The problem is the decline of marriage is proving feminist theory for the foolishness that it has always been.  With marriage weakening we are starting to see that unmarried men tend to earn like women.  This is a serious problem for our elites, because the nation’s earnings are the play money they use on their pet projects.  If fewer men are working like husbands and more are working like women, there will be far less money available in the form of taxes, alimony, child support, etc.  However, confronting this problem will require admitting that it is a problem.  This would mean admitting that there is no such thing as a “marriage premium” for men, only men prioritizing the needs of their families over their own personal preferences.  Moreover, admitting that there is no marriage premium would mean also admitting that there is no “gender pay gap”, because the two are one and the same.  Even if our elites try to fudge the issue, this isn’t a secret they will be able to keep.

Aside from the feminist view of men’s earnings, our elites would also have to go against other deeply embedded areas of conventional wisdom to enact a bachelor tax.  These pillars of conventional wisdom are less overtly feminist than the marriage premium view, but are still rooted in feminism because they are rationalizations about how our new feminist family system can be made to work.  As I pointed out in my last post, conventional wisdom is that our current broken family model will work if only everyone thinks and acts like our UMC, by following the “success sequence” and leaving marriage until their late 20s or early 30s.  This brings up the problem of timing, which I explore later in this post.  Another pillar of conventional wisdom is that the secret to making our broken system work is for the bride and groom to exhibit maximum intentionality in their path to marriage.  The National Marriage Project makes the case for this in their most recent report Before “I DO”:

2 – Sliding versus deciding.
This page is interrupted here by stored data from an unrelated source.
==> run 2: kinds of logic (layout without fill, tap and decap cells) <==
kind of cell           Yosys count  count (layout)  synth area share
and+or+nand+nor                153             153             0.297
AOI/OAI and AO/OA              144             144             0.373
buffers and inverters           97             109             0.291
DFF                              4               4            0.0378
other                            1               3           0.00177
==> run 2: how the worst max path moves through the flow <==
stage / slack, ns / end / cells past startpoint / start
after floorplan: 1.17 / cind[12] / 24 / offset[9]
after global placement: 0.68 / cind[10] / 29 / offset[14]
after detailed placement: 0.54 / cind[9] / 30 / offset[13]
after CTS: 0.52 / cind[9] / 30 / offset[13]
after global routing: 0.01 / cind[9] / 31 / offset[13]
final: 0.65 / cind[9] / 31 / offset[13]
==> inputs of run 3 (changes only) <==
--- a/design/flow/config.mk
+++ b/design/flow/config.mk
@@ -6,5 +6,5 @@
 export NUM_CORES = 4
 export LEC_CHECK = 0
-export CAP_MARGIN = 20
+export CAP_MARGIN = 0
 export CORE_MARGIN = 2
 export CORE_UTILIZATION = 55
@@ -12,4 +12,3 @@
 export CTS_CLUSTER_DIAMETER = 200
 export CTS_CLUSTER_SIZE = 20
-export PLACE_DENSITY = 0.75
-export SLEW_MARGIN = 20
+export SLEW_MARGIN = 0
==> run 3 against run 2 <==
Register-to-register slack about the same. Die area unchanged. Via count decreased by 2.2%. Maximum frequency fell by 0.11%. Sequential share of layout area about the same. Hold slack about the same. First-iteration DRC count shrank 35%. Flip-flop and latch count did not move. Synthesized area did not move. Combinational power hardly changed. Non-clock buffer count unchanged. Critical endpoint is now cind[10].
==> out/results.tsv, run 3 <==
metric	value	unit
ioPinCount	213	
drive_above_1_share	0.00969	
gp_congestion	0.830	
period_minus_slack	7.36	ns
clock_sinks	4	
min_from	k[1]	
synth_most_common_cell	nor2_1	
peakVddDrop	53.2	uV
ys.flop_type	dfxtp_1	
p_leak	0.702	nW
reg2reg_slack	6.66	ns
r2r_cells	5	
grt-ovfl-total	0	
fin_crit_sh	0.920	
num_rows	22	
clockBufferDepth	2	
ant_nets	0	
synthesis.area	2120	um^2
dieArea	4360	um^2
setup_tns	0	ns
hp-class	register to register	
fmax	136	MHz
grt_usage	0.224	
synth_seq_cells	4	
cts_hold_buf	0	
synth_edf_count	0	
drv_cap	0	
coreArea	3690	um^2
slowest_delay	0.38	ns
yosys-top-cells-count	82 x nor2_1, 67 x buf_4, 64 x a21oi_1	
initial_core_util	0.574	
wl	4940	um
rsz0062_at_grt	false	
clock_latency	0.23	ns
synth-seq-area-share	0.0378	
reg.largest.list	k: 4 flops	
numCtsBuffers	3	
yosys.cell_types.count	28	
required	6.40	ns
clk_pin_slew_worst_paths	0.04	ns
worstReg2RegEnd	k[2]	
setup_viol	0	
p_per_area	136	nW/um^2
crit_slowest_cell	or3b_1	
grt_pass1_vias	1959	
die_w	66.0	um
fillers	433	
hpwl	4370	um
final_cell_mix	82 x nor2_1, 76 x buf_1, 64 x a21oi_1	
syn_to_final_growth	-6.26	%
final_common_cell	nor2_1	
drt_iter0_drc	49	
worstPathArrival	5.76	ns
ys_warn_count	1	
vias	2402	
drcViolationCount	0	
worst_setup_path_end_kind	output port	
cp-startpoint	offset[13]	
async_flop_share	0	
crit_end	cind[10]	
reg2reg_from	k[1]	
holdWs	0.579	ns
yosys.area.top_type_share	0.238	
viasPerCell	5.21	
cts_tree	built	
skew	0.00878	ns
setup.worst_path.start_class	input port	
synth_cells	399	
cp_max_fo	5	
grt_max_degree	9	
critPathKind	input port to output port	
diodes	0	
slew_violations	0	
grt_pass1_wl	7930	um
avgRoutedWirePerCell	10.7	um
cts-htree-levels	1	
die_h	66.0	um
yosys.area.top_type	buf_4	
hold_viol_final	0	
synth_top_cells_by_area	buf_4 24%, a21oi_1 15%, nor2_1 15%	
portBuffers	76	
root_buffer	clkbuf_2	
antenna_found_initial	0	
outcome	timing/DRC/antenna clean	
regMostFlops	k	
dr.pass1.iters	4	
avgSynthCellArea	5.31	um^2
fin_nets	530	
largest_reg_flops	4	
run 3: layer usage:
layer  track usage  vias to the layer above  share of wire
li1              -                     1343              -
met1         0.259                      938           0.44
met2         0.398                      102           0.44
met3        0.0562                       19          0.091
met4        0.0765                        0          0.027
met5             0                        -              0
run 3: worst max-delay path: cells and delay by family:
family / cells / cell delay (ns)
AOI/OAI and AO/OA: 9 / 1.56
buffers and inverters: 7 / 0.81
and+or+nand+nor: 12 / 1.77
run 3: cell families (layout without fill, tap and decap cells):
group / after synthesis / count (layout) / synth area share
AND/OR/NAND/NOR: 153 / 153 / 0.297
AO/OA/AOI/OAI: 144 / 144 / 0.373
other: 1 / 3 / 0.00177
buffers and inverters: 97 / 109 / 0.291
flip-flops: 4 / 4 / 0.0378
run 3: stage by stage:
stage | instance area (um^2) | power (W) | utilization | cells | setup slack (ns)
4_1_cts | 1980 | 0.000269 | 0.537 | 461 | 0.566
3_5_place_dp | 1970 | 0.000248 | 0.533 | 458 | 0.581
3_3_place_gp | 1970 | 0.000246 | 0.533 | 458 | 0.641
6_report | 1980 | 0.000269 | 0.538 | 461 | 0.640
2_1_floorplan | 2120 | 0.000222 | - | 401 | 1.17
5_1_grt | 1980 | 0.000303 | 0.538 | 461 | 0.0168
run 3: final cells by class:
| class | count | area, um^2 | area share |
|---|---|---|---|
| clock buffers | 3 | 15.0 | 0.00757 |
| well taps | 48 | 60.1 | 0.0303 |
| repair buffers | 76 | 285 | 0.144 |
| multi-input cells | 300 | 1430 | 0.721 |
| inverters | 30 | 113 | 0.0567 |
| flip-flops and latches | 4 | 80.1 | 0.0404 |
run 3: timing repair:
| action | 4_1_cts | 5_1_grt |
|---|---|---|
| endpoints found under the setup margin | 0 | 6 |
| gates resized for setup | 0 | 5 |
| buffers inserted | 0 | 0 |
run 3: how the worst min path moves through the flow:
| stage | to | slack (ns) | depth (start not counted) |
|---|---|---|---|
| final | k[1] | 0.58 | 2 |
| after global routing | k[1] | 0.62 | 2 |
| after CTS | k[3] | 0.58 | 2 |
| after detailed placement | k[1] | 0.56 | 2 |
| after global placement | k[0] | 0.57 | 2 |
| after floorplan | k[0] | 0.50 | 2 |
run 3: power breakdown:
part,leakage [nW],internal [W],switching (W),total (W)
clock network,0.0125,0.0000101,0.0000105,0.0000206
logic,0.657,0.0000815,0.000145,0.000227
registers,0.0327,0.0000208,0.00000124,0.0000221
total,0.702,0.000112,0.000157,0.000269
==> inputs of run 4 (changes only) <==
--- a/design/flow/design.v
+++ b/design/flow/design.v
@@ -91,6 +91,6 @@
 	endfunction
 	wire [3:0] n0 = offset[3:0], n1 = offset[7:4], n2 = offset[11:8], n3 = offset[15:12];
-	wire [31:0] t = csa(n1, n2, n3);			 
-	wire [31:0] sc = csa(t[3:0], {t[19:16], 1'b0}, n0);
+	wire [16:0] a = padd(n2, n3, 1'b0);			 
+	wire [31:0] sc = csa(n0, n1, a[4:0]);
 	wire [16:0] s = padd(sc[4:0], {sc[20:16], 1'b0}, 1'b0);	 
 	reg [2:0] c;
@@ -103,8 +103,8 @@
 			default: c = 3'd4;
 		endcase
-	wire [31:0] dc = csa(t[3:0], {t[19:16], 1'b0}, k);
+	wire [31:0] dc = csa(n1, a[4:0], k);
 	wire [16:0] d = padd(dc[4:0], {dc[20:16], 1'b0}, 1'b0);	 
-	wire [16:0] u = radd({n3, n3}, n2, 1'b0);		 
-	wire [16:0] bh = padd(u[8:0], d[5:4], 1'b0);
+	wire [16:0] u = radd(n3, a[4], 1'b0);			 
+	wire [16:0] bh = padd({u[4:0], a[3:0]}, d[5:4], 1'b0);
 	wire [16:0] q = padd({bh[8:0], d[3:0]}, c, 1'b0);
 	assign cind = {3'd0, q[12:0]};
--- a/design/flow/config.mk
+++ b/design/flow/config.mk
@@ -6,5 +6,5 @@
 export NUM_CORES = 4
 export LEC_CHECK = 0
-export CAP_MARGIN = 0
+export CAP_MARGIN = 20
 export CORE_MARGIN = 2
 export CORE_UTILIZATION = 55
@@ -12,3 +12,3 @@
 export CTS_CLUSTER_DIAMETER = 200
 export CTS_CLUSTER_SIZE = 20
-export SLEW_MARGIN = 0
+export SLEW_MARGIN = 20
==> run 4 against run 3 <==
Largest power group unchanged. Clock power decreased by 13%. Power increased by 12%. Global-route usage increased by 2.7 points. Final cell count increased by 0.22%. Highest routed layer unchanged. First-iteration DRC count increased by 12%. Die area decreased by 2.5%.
Couples who make intentional decisions regarding “major relationship transitions” are more likely to flourish than those who slide through transitions. For instance, among those who cohabited, couples who decided to live together before marriage in an intentional way are more likely to enjoy happy marriages, compared to couples who just slid into cohabitation before marriage.

Coercing men into marriage would go against this pillar of conventional wisdom, as a man pushed into marriage doesn’t fit the paradigm for a successful marriage.
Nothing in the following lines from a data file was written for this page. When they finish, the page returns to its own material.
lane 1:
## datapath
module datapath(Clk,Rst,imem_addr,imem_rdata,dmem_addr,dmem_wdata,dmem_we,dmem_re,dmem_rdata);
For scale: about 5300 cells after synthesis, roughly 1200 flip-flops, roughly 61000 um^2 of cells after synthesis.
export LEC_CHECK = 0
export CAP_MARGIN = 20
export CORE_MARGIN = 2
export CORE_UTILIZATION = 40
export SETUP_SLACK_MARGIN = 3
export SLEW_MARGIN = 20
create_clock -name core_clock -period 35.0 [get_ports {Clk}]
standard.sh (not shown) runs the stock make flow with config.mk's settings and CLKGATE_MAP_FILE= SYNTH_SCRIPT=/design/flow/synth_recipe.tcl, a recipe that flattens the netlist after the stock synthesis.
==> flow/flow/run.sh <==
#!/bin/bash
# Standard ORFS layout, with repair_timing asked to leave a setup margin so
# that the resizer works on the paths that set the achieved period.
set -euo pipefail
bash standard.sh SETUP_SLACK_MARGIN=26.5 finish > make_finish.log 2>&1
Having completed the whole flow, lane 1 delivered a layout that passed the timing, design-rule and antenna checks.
Problem #2: The welfare state 

Even if our elites were willing to abandon the feminist tenets I describe above, they would still have the formidable problem of the welfare state.  How do you coerce someone into working harder and earning more using a system designed to punish working harder and reward earning less?  It simply can’t be done.

One of the most commonly cited bachelor taxes today is obamacare.  Yet while obamacare does work as a transfer of wealth from men to women, it doesn’t create a financial incentive for men to marry.  More importantly, it doesn’t create a financial incentive for young men to work hard in order to make themselves more attractive potential grooms by signaling provider status.  To the contrary, obamacare makes coasting easier, because career success is no longer required to be able to afford health care.

Problem #3: Timing

The final problem is the problem of timing.  The long interval between coming of age and the median age of marriage is nearly universally overlooked.  You can see this in nearly every study on the topic of men choosing marriage, most recently in the study regarding the tradeoff between pornography and marriage.  Even if our elites were willing to abandon core feminist beliefs and overturn the welfare state, they would still have the problem of timing.  Women are delaying searching for a husband until their late 20s or early thirties, and it is the thirty-something unmarried women staring down the barrel of spinsterhood who are driving the panic about men being on a “marriage strike”.
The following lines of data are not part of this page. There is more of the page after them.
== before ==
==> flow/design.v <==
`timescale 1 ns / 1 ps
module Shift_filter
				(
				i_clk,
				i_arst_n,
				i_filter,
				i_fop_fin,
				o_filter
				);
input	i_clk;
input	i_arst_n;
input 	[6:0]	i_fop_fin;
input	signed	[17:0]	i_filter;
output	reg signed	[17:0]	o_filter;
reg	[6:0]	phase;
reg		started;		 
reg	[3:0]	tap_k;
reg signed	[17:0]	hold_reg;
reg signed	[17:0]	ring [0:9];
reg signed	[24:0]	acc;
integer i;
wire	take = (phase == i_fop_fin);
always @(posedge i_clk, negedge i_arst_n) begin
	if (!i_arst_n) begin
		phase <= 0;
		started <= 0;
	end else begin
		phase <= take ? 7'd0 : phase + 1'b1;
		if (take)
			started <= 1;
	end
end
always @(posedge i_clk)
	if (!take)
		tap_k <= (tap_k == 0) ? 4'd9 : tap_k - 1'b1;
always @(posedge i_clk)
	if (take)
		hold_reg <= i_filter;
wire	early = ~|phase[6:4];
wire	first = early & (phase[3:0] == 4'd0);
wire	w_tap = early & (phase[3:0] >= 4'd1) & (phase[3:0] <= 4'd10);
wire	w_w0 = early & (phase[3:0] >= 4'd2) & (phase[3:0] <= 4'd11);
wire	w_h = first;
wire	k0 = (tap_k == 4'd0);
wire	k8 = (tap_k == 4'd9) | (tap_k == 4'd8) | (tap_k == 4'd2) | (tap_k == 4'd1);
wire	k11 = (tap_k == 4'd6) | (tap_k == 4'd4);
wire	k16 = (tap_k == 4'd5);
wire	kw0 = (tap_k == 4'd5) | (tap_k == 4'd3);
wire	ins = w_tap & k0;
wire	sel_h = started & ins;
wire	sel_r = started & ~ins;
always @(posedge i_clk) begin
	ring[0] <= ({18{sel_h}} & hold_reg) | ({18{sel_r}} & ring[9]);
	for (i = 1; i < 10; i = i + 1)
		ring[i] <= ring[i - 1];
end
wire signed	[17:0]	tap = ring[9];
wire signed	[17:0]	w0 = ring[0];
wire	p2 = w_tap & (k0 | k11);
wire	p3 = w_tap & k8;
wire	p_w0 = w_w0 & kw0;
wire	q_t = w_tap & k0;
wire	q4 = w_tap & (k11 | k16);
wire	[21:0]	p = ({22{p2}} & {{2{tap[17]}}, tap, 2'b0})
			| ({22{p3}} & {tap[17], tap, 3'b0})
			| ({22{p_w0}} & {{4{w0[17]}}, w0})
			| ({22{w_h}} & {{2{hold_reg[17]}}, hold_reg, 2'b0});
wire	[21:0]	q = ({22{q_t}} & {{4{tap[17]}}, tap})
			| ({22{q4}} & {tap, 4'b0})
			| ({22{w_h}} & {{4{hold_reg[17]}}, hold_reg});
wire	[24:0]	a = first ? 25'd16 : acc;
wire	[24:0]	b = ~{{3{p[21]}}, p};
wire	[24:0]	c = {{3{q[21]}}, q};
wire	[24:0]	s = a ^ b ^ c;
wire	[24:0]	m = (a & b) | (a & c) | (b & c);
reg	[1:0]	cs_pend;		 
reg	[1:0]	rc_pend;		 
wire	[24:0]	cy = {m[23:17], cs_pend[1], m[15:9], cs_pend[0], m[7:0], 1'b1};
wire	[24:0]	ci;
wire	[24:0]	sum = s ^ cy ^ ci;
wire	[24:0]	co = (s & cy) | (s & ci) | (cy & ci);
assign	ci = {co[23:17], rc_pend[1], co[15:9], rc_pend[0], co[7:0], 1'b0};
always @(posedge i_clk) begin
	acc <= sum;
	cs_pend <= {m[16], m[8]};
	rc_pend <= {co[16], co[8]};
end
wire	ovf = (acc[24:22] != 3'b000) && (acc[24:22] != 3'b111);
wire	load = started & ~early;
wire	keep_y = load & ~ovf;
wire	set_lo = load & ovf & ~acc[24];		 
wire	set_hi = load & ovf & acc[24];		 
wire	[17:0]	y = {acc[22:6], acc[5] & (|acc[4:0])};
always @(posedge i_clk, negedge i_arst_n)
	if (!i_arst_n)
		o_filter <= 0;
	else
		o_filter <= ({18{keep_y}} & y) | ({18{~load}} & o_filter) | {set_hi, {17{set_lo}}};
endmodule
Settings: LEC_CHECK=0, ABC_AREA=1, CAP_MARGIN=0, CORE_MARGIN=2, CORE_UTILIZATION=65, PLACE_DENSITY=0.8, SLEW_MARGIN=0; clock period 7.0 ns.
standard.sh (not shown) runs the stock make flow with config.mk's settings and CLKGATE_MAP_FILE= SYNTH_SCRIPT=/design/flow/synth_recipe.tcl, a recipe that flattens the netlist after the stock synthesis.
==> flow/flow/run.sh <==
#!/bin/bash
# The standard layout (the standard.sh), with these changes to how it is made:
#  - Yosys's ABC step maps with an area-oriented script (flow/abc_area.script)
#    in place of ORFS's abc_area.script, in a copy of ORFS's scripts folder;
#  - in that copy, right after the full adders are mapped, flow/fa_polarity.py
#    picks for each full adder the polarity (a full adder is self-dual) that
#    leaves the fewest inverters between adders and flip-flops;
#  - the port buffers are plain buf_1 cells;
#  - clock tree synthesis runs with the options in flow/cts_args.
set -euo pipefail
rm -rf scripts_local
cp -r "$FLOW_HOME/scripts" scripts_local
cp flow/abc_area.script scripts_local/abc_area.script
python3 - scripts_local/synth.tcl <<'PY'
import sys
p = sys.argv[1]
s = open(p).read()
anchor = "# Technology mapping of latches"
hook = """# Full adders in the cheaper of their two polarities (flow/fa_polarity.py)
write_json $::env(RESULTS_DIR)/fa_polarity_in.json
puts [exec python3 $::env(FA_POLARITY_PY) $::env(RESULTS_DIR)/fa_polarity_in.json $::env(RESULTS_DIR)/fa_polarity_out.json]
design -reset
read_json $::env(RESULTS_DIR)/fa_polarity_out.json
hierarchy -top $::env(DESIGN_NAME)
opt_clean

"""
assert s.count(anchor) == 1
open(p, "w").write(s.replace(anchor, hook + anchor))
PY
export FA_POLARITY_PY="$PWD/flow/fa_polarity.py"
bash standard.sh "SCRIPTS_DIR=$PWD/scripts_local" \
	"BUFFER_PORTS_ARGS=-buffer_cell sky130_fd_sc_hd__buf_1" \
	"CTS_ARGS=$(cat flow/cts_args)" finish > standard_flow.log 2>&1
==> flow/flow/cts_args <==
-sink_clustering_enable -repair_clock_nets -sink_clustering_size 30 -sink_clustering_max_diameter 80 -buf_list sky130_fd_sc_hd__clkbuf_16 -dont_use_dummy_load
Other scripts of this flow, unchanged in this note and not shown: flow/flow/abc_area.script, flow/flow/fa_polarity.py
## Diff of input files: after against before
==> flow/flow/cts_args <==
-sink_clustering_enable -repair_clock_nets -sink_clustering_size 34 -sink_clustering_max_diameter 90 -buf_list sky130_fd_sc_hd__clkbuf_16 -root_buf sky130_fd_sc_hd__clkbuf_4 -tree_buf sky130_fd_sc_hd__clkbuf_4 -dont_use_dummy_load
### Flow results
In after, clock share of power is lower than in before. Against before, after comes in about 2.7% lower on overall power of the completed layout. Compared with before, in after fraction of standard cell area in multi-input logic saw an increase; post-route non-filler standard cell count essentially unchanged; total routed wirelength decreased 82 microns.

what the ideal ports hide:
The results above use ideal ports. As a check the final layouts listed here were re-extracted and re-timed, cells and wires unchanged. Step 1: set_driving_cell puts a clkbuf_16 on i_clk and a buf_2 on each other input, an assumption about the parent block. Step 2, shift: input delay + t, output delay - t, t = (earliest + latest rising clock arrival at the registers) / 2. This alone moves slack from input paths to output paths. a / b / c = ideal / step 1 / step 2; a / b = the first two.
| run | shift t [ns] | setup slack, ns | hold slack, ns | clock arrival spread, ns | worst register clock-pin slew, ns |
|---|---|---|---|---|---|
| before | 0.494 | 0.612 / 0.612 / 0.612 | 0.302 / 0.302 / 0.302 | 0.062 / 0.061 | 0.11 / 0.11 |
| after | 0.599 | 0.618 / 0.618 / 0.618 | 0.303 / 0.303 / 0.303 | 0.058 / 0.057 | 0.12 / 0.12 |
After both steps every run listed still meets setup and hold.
The problem for a policy maker is that even if we assume all unmarried 30 something and 40 something men are properly motivated to marry, a very large number of them earn nothing or next to nothing.  Even if these men respond to coercion and propose en masse, the women will decline.  What a bachelor tax would need to do to solve this problem is somehow coerce young men to devote their 20s to signaling provider status so they would be in a position to be coerced into marriage starting around age 30.  I can’t imagine a public policy which would be effective in this regard, especially in our era which has embraced promiscuity for young women.  Even if our elites could somehow craft such a set of incentives, they would still have to wait a decade or more to see the results in the form of higher marriage rates.

Posted in Aging Feminists, American Enterprise Institute, Feminists, Foolishness, Marriage, National Marriage Project, Patriarchal Dividend, Traditional Conservatives, Weak men screwing feminism up | 284 Comments

Fathers [sometimes] matter!

A reader recently asked if I’ve moved away from my prediction in More ominous than a strike that we will eventually see some dialing back of the worst excesses of the family court:

…ignoring the problem will become more and more difficult because of the impact on the bottom line.  Because of this, we can expect to see more of what we already see.  Feminists will continue their handwringing tentatively asking if perhaps we have gone a bit too far, and conservatives will redouble their efforts to convince men they need to man up and stop sabotaging the glorious feminist progress.  Less conspicuously I also expect we will see some dialing back of the worst excesses of the family courts.  However, because of the momentum involved and the reluctance to acknowledge the fundamental problem, these changes will at best only slow the problem, and they will always run the risk of initially accelerating it.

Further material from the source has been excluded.